_Exercise aim_:
Write out the lines of the records from the one containing "if (cmd_valid && do_cfg)" to the very last, keeping each exactly as it is.

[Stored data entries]

From an optimization exercise on the open Yosys and OpenROAD flow, aimed at small area, a short achievable clock period and few clock cycles; shortcuts taken in it are not production practice.
Function was checked by simulation only, so behaviour that the tests miss may differ from the original.

<file path="design/flow/config.mk">
export PLATFORM = sky130hd
export DESIGN_NAME = unthbuf_unit
export DESIGN_NICKNAME = unthbuf_unit
export VERILOG_FILES = /design/flow/design.v
export SDC_FILE = /design/flow/constraint.sdc
export NUM_CORES = 4
export LEC_CHECK = 0
export CAP_MARGIN = 20
export CORE_MARGIN = 2
export CORE_UTILIZATION = 30
export PLACE_DENSITY = 0.45
export SLEW_MARGIN = 20
</file>
<file path="design/flow/constraint.sdc">
create_clock -name core_clock -period 100.0 [get_ports {clk}]
set_input_delay 20.0000 -clock core_clock [delete_from_list [all_inputs] [get_ports {clk}]]
set_output_delay 20.0000 -clock core_clock [all_outputs]
set_load 0.01 [all_outputs]
</file>
<file path="design/flow/design.v">
module unthbuf_unit (
    input  wire        clk,
    input  wire        rst,         
    input  wire        cmd_valid,
    input  wire [7:0]  cmd_op,
    input  wire [63:0] cmd_a,
    input  wire [63:0] cmd_b,
    output reg         rsp_valid,
    output reg  [7:0]  rsp_status,
    output reg  [63:0] rsp_d0,
    output reg  [63:0] rsp_d1
);
    localparam MAX_CELLS = 8;        
    localparam CW        = 3;        
    localparam LW        = 10;       
    localparam IW        = 9;        
    localparam OP_CFGA = 8'h01;
    localparam OP_CFGP = 8'h02;
    localparam OP_GET  = 8'h03;
    localparam OP_SET  = 8'h04;
    localparam OP_LEN  = 8'h05;
    localparam OP_PAD  = 8'h06;
    localparam OP_CAP  = 8'h07;
    localparam OP_LOC  = 8'h08;
    localparam OP_RDC  = 8'h09;
    localparam ST_OK        = 8'h00;
    localparam ST_BADWIDTH  = 8'h01;
    localparam ST_INDEX     = 8'h02;
    localparam ST_TOOWIDE   = 8'h03;
    localparam ST_CAPACITY  = 8'h04;
    localparam ST_ILLEGAL   = 8'h05;
    localparam ST_NOTCFG    = 8'h06;
    localparam ST_CELLRANGE = 8'h07;
    reg          configured;
    reg          packed_lay;     
    reg  [6:0]   width;          
    reg  [LW-1:0] length;        
    reg  [63:0]  cells [0:MAX_CELLS-1];
    wire [6:0]  epc     = 7'd64 / width;                  
    wire [6:0]  ppc     = 7'd64 - epc * width;            
    wire [63:0] wmask   = ~({64{1'b1}} << width);         
    wire [15:0] len_bits = length * width;
    wire [LW-1:0] cap_aligned = (length + epc - 1) / epc;
    wire [LW-1:0] cap_packed  = (len_bits + 16'd63) >> 6;
    wire [LW-1:0] capacity    = packed_lay ? cap_packed : cap_aligned;
    wire [15:0] padding       = packed_lay ? 16'd0 : ppc * capacity;
    wire          idx_oob = (|cmd_a[63:LW]) || (cmd_a[LW-1:0] >= length);
    wire [IW-1:0] idx     = cmd_a[IW-1:0];
    wire [15:0] start_bit  = idx * width;
    wire [IW-1:0] al_cell  = idx / epc;
    wire [IW-1:0] al_slot  = idx % epc;
    wire [15:0] al_off     = al_slot * width;
    wire [CW-1:0] loc_cell = packed_lay ? start_bit[6+CW-1:6] : al_cell[CW-1:0];
    wire [5:0]    loc_off  = packed_lay ? start_bit[5:0]      : al_off[5:0];
    wire [7:0]    off_end  = {2'b00, loc_off} + {1'b0, width};
    wire          spanning = packed_lay && (off_end > 8'd64);
    wire [6:0]    low_bits  = spanning ? (7'd64 - {1'b0, loc_off}) : width;
    wire [6:0]    high_bits = spanning ? (width - low_bits) : 7'd0;
    wire [CW-1:0] rd_idx  = (cmd_op == OP_RDC) ? cmd_a[CW-1:0] : loc_cell;
    wire [CW-1:0] rd_idx1 = loc_cell + 1'b1;
    wire [63:0]   c0      = cells[rd_idx];
    wire [63:0]   c1      = cells[rd_idx1];
    wire [63:0] get_val = ((c0 >> loc_off) | (spanning ? (c1 << low_bits) : 64'd0)) & wmask;
    wire        too_wide = |(cmd_b >> width);
    wire [63:0] new_c0   = (c0 & ~(wmask << loc_off)) | (cmd_b << loc_off);
    wire [63:0] new_c1   = (c1 & ~(wmask >> low_bits)) | (cmd_b >> low_bits);
    wire        cell_oob = (|cmd_a[63:LW]) || (cmd_a[LW-1:0] >= capacity);
    wire        cfg_width_ok = (cmd_b != 64'd0) && (cmd_b <= 64'd64);
    wire [6:0]  cfg_w        = cmd_b[6:0];
    wire [6:0]  cfg_epc      = 7'd64 / cfg_w;
    wire [17:0] cfg_bits     = cmd_a[LW-1:0] * cfg_w;
    wire        cfg_big      = |cmd_a[63:LW];
    wire        cfg_over_a   = cfg_big || (cmd_a[LW-1:0] > MAX_CELLS * cfg_epc);
    wire        cfg_over_p   = cfg_big || (cfg_bits > 64 * MAX_CELLS);
    wire        cfg_over     = (cmd_op == OP_CFGP) ? cfg_over_p : cfg_over_a;
    reg  [7:0]  status;
    reg  [63:0] d0, d1;
    reg         do_cfg, do_set;
    always @(*) begin
        status = ST_OK;
        d0     = 64'd0;
        d1     = 64'd0;
        do_cfg = 1'b0;
        do_set = 1'b0;
        case (cmd_op)
            OP_CFGA, OP_CFGP: begin
                if (!cfg_width_ok)   status = ST_BADWIDTH;
                else if (cfg_over)   status = ST_CAPACITY;
                else                 do_cfg = 1'b1;
            end
            OP_GET: begin
                if (!configured)     status = ST_NOTCFG;
                else if (idx_oob)    status = ST_INDEX;
                else                 d0 = get_val;
            end
            OP_SET: begin
                if (!configured)     status = ST_NOTCFG;
                else if (idx_oob)    status = ST_INDEX;
                else if (too_wide)   status = ST_TOOWIDE;
                else                 do_set = 1'b1;
            end
            OP_LEN: begin
                if (!configured)     status = ST_NOTCFG;
                else                 d0 = {{(64-LW){1'b0}}, length};
            end
            OP_PAD: begin
                if (!configured)     status = ST_NOTCFG;
                else                 d0 = {48'd0, padding};
            end
            OP_CAP: begin
                if (!configured)     status = ST_NOTCFG;
                else                 d0 = {{(64-LW){1'b0}}, capacity};
            end
            OP_LOC: begin
                if (!configured)     status = ST_NOTCFG;
                else if (idx_oob)    status = ST_INDEX;
                else begin
                    d0 = {{(64-CW){1'b0}}, loc_cell};
                    d1 = {41'd0, high_bits, 1'b0, low_bits, 1'b0, spanning, loc_off};
                end
            end
            OP_RDC: begin
                if (!configured)     status = ST_NOTCFG;
                else if (cell_oob)   status = ST_CELLRANGE;
                else                 d0 = c0;
            end
            default:                 status = ST_ILLEGAL;
        endcase
    end
    wire accept = cmd_valid && !rst;
    always @(posedge clk) begin
        if (rst) begin
            configured <= 1'b0;
            rsp_valid  <= 1'b0;
        end else begin
            rsp_valid <= cmd_valid;
            if (cmd_valid && do_cfg)
                configured <= 1'b1;
        end
    end
    always @(posedge clk) begin
        if (cmd_valid) begin
            rsp_status <= status;
            rsp_d0     <= d0;
            rsp_d1     <= d1;
        end
        if (accept && do_cfg) begin
            packed_lay <= (cmd_op == OP_CFGP);
            width      <= cfg_w;
            length     <= cmd_a[LW-1:0];
        end
    end
    integer k;
    always @(posedge clk) begin
        for (k = 0; k < MAX_CELLS; k = k + 1) begin
            if (accept && do_cfg)
                cells[k] <= 64'd0;
            else if (accept && do_set && loc_cell == k)
                cells[k] <= new_c0;
            else if (accept && do_set && spanning && rd_idx1 == k)
                cells[k] <= new_c1;
        end
    end
endmodule
</file>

_Exercise result_:
            if (cmd_valid && do_cfg)
                configured <= 1'b1;
        end
    end
    always @(posedge clk) begin
        if (cmd_valid) begin
            rsp_status <= status;
            rsp_d0     <= d0;
            rsp_d1     <= d1;
        end
        if (accept && do_cfg) begin
            packed_lay <= (cmd_op == OP_CFGP);
            width      <= cfg_w;
            length     <= cmd_a[LW-1:0];
        end
    end
    integer k;
    always @(posedge clk) begin
        for (k = 0; k < MAX_CELLS; k = k + 1) begin
            if (accept && do_cfg)
                cells[k] <= 64'd0;
            else if (accept && do_set && loc_cell == k)
                cells[k] <= new_c0;
            else if (accept && do_set && spanning && rd_idx1 == k)
                cells[k] <= new_c1;
        end
    end
endmodule
</file>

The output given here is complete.